Exercise data:
------------------------------------------------------------------------

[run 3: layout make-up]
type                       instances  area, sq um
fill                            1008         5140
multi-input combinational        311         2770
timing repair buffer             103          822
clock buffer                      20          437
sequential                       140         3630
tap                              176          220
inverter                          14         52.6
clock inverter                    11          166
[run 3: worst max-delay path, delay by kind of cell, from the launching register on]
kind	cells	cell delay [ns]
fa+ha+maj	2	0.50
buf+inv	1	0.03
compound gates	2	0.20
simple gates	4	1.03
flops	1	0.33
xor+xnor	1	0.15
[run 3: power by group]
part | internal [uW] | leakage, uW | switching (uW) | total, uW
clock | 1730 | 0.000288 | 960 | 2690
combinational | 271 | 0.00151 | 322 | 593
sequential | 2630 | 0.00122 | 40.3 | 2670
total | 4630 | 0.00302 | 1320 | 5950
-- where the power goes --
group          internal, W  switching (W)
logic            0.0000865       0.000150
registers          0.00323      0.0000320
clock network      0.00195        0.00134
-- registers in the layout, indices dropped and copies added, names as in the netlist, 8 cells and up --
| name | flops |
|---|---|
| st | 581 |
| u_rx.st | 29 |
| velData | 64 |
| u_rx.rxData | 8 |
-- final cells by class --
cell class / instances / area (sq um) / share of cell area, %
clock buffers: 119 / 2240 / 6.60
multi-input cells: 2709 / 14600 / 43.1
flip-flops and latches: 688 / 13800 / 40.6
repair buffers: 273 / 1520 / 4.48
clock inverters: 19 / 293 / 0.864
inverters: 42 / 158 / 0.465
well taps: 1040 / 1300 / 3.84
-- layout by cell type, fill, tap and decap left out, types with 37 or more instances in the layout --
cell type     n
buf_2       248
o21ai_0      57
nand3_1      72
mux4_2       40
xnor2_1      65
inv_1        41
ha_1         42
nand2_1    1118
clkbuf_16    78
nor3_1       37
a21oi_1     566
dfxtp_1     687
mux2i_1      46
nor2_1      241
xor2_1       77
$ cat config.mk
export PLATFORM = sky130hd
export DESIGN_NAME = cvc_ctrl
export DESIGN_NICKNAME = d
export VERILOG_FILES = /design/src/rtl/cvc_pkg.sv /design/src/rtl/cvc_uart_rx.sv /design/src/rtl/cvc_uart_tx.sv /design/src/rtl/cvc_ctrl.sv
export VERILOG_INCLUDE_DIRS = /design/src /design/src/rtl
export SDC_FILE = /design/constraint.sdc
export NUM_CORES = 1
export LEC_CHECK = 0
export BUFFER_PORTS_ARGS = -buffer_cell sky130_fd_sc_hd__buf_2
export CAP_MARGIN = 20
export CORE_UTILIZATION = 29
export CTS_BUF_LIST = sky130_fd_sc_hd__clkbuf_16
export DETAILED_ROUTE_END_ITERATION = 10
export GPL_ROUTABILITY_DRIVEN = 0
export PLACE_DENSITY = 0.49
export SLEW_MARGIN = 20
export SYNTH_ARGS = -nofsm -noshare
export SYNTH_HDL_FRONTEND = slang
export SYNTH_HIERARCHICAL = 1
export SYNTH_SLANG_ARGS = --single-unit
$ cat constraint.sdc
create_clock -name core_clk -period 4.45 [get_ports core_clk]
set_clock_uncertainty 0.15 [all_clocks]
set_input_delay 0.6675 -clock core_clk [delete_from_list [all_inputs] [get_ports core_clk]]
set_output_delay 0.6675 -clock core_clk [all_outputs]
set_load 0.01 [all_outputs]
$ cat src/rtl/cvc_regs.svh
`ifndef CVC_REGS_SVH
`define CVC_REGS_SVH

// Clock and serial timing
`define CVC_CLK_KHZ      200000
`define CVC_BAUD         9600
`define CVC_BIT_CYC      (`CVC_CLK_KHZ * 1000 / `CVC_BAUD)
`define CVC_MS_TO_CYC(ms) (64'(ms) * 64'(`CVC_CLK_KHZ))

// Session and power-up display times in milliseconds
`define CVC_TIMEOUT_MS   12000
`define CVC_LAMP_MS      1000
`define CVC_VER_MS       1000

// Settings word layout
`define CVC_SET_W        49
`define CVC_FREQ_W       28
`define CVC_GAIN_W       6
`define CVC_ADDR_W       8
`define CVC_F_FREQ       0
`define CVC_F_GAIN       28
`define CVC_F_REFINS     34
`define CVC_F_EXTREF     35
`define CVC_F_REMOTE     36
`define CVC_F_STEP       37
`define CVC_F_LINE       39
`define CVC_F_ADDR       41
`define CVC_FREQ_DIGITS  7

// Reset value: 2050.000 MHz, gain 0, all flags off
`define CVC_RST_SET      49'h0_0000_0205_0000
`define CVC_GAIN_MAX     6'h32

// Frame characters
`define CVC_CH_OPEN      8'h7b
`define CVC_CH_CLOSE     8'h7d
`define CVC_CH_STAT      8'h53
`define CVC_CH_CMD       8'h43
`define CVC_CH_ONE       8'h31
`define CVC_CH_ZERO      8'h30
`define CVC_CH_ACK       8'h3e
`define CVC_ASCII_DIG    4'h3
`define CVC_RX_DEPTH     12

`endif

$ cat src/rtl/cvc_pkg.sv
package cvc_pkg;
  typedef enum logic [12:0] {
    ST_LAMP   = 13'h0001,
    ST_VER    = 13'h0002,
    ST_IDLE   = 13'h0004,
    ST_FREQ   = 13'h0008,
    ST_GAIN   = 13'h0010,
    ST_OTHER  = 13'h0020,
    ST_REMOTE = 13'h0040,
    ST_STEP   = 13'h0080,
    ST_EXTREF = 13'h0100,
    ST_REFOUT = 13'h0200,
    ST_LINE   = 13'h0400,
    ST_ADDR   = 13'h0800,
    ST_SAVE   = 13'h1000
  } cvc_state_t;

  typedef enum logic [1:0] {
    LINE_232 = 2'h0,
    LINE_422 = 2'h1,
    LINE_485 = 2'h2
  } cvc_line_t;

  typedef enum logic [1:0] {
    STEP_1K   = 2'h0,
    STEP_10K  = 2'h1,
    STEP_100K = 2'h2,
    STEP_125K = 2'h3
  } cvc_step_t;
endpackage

------------------------------------------------------------------------

Task directions:
Reproduce the lines above, beginning at the line with "-- where the" and stopping after the line with "inverters: 42 / 158 / 0.465", exactly as they are.

Response to this exercise:
-- where the power goes --
group          internal, W  switching (W)
logic            0.0000865       0.000150
registers          0.00323      0.0000320
clock network      0.00195        0.00134
-- registers in the layout, indices dropped and copies added, names as in the netlist, 8 cells and up --
| name | flops |
|---|---|
| st | 581 |
| u_rx.st | 29 |
| velData | 64 |
| u_rx.rxData | 8 |
-- final cells by class --
cell class / instances / area (sq um) / share of cell area, %
clock buffers: 119 / 2240 / 6.60
multi-input cells: 2709 / 14600 / 43.1
flip-flops and latches: 688 / 13800 / 40.6
repair buffers: 273 / 1520 / 4.48
clock inverters: 19 / 293 / 0.864
inverters: 42 / 158 / 0.465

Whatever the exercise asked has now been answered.